Stored data entries

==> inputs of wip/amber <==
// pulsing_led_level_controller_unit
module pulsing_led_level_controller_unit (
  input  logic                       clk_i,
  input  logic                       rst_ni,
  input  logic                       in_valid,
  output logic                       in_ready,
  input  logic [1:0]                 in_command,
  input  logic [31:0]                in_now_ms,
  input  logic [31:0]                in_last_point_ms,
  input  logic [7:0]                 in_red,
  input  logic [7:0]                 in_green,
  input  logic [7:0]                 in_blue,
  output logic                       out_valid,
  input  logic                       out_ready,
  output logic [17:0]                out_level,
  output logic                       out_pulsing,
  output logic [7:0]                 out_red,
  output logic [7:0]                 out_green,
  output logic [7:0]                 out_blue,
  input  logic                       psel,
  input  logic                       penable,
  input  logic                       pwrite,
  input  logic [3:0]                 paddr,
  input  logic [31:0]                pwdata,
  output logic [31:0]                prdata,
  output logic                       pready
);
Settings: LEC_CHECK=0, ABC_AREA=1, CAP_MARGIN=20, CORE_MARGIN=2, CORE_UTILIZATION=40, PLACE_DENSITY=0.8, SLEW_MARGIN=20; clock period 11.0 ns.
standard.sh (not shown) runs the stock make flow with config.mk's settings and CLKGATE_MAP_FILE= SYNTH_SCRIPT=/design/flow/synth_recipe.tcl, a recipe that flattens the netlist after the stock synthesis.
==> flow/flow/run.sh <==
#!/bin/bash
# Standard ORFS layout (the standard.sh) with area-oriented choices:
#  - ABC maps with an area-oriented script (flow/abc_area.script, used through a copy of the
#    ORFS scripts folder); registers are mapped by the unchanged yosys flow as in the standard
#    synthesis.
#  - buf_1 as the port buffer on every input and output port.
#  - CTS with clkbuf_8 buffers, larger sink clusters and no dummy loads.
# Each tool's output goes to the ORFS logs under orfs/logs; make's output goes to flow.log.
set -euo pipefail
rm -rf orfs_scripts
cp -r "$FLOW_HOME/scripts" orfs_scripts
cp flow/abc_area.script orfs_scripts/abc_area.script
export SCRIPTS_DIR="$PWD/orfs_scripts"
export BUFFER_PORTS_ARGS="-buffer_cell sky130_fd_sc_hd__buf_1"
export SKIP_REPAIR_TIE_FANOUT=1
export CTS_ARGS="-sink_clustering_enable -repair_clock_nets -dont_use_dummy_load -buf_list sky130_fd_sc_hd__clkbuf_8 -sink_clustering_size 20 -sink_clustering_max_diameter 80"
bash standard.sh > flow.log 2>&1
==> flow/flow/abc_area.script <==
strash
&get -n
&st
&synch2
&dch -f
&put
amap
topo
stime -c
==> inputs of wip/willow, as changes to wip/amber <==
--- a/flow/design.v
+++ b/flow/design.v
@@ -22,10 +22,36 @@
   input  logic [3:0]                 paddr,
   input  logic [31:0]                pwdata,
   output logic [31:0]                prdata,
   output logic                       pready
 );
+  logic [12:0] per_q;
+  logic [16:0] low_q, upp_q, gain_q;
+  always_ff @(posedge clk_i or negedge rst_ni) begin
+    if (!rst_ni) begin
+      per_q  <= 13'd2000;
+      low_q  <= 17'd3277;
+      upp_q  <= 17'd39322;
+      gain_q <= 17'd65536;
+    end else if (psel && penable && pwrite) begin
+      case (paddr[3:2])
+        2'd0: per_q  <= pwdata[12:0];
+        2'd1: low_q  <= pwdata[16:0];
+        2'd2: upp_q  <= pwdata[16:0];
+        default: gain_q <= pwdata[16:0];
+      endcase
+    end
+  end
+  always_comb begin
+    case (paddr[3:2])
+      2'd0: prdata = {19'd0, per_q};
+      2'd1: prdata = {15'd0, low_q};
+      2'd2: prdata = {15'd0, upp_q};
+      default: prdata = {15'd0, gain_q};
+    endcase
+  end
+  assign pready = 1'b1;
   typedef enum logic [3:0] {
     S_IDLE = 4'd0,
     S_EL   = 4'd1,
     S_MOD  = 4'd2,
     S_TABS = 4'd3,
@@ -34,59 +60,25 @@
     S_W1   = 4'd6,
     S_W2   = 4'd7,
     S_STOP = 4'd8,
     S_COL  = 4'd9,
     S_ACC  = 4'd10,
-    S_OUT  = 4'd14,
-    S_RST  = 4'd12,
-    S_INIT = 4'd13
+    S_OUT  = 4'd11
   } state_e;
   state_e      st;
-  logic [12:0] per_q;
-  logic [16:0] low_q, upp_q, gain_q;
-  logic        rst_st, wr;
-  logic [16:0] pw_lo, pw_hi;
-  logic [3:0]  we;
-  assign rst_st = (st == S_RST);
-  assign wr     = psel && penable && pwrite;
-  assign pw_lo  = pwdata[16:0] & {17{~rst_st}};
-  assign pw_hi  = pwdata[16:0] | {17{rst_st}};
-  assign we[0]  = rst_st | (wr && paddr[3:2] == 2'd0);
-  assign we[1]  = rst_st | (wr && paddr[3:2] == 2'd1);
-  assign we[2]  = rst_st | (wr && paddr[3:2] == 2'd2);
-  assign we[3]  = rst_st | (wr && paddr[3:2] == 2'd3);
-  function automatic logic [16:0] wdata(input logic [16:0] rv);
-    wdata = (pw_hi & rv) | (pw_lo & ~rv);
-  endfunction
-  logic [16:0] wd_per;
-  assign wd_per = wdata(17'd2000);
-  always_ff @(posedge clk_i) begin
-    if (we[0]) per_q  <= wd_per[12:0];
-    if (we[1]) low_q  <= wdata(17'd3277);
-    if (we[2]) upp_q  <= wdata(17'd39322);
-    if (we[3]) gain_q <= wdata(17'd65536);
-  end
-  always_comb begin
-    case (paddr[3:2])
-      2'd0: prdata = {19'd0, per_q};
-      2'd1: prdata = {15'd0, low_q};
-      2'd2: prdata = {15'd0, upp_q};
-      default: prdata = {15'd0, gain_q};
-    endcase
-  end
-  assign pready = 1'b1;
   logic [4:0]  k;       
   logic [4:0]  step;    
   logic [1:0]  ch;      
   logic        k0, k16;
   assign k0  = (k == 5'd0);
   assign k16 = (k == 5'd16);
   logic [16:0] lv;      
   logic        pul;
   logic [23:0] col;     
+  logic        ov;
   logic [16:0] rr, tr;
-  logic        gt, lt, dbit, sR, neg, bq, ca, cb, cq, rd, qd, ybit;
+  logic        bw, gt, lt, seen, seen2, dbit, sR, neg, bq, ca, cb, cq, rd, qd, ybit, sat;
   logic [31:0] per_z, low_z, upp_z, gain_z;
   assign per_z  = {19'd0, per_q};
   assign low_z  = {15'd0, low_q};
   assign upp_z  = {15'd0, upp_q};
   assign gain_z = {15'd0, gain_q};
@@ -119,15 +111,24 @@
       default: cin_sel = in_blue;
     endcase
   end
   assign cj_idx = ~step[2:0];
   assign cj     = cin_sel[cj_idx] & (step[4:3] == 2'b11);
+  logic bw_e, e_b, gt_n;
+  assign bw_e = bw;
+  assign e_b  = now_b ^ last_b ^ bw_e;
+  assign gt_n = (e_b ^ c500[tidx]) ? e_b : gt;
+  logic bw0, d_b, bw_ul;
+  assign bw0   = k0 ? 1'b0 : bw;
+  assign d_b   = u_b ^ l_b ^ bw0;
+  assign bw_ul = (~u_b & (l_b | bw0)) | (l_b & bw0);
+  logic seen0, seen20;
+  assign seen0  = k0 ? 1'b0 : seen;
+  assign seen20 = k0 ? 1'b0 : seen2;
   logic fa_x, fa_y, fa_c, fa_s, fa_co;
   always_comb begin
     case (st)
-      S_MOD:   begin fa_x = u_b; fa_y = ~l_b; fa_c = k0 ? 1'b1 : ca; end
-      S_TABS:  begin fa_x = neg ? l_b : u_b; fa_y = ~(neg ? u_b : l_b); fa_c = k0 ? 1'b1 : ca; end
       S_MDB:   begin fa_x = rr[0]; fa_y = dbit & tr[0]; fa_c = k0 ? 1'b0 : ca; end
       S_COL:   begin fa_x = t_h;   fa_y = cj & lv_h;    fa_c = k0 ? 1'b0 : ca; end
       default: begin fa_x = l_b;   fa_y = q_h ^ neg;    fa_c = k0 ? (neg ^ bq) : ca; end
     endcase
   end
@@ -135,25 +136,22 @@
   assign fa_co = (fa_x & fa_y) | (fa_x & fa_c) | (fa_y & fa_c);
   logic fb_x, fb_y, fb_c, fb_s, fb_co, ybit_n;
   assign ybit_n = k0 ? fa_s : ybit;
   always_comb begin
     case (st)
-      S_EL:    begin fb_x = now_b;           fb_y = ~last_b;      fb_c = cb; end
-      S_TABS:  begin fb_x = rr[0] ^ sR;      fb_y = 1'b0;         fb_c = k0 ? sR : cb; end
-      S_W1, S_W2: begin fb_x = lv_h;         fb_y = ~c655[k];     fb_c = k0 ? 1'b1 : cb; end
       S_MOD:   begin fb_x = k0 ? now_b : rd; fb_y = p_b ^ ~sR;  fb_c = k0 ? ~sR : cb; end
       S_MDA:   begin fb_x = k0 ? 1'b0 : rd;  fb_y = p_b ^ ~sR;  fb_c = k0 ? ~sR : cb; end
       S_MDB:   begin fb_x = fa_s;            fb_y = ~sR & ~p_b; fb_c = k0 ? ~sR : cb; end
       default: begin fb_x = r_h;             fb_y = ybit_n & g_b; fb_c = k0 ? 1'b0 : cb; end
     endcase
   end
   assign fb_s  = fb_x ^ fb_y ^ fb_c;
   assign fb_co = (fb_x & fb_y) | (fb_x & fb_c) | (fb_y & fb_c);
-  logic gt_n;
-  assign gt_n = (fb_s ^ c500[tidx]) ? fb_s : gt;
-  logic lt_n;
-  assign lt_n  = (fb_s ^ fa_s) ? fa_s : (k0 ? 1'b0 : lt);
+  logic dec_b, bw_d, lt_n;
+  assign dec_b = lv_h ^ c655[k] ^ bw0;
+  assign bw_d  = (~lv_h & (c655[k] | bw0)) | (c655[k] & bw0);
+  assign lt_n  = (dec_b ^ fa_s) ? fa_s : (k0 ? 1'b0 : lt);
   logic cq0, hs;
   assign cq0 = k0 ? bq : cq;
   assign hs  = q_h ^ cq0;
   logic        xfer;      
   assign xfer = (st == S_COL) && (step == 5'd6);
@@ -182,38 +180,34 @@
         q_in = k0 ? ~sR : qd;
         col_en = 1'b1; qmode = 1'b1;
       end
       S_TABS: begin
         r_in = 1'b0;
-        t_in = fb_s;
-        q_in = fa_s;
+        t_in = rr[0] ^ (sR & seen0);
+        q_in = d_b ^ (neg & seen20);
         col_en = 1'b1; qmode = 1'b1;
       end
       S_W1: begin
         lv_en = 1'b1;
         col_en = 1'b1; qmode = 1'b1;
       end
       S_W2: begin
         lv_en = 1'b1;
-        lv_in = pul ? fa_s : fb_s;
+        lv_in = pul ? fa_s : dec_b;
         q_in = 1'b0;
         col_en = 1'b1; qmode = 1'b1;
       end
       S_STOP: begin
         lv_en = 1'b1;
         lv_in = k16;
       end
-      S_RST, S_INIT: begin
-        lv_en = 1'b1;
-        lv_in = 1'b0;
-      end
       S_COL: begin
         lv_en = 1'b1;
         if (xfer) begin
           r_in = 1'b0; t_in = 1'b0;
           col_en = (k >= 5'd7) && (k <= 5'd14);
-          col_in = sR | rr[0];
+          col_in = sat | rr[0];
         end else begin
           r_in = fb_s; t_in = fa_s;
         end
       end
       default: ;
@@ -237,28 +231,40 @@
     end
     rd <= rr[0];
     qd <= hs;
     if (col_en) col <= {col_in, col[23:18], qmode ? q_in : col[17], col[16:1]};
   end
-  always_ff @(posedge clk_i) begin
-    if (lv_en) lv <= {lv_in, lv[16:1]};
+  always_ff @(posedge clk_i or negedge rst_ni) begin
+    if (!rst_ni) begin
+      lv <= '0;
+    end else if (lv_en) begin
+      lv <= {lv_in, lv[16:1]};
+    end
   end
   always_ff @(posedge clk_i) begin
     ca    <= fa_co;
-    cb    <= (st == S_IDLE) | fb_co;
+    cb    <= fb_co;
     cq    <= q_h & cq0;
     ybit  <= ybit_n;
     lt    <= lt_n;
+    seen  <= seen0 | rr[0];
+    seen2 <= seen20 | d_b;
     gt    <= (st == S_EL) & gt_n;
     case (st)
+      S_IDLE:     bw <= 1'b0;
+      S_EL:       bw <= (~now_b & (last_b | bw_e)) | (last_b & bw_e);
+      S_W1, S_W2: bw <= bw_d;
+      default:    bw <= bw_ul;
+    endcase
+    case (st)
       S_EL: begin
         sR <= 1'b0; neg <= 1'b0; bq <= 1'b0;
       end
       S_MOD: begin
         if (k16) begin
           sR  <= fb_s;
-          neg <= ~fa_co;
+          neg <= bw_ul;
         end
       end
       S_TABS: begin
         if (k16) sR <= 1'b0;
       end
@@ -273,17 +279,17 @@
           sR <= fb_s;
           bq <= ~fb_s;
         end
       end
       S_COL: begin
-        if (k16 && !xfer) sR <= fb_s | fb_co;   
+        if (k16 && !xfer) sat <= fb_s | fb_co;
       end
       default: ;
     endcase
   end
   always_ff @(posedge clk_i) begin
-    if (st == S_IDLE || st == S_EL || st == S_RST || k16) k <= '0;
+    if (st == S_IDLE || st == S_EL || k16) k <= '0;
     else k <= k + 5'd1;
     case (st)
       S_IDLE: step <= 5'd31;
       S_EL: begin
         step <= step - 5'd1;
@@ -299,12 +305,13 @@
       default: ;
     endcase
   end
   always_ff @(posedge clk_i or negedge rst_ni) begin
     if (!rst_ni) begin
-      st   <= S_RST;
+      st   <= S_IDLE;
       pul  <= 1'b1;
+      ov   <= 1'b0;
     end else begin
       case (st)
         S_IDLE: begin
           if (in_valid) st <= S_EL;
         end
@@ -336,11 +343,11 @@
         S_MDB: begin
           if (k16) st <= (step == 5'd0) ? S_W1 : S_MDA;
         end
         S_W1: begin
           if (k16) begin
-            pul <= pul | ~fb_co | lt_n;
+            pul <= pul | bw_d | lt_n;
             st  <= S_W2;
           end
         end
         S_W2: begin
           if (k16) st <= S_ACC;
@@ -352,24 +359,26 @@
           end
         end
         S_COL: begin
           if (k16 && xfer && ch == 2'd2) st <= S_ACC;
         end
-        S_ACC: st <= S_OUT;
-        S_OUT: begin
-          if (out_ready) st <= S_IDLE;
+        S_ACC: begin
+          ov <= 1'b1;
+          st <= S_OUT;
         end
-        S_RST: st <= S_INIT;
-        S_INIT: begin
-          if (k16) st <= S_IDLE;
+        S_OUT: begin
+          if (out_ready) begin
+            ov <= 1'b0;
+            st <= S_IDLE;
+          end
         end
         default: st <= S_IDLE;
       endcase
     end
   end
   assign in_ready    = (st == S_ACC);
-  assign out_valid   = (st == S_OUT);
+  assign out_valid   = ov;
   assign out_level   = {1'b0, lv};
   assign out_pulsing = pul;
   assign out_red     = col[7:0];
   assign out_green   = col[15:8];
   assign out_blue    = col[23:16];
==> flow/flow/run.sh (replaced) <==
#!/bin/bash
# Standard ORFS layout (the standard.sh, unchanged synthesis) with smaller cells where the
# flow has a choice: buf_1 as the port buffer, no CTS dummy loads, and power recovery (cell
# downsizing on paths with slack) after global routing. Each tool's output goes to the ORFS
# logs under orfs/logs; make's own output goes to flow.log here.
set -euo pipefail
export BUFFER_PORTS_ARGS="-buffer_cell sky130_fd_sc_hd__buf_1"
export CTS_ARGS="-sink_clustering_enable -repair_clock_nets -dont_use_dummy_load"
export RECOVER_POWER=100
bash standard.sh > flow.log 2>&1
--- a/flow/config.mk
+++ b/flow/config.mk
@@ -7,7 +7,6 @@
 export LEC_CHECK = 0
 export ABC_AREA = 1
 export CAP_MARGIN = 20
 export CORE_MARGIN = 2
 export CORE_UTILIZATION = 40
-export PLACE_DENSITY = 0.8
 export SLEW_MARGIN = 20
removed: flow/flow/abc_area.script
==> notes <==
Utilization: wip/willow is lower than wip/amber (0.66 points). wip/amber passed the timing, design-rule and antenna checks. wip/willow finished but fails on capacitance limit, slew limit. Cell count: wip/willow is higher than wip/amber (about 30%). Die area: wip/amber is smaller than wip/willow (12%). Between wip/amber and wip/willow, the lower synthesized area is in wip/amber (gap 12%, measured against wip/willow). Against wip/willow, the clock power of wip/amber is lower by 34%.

→ WHAT TO WORK ON
In the records above, locate every line with the string "layout" and copy it.

→ ANSWER BELOW
# Standard ORFS layout (the standard.sh) with area-oriented choices:
# Standard ORFS layout (the standard.sh, unchanged synthesis) with smaller cells where the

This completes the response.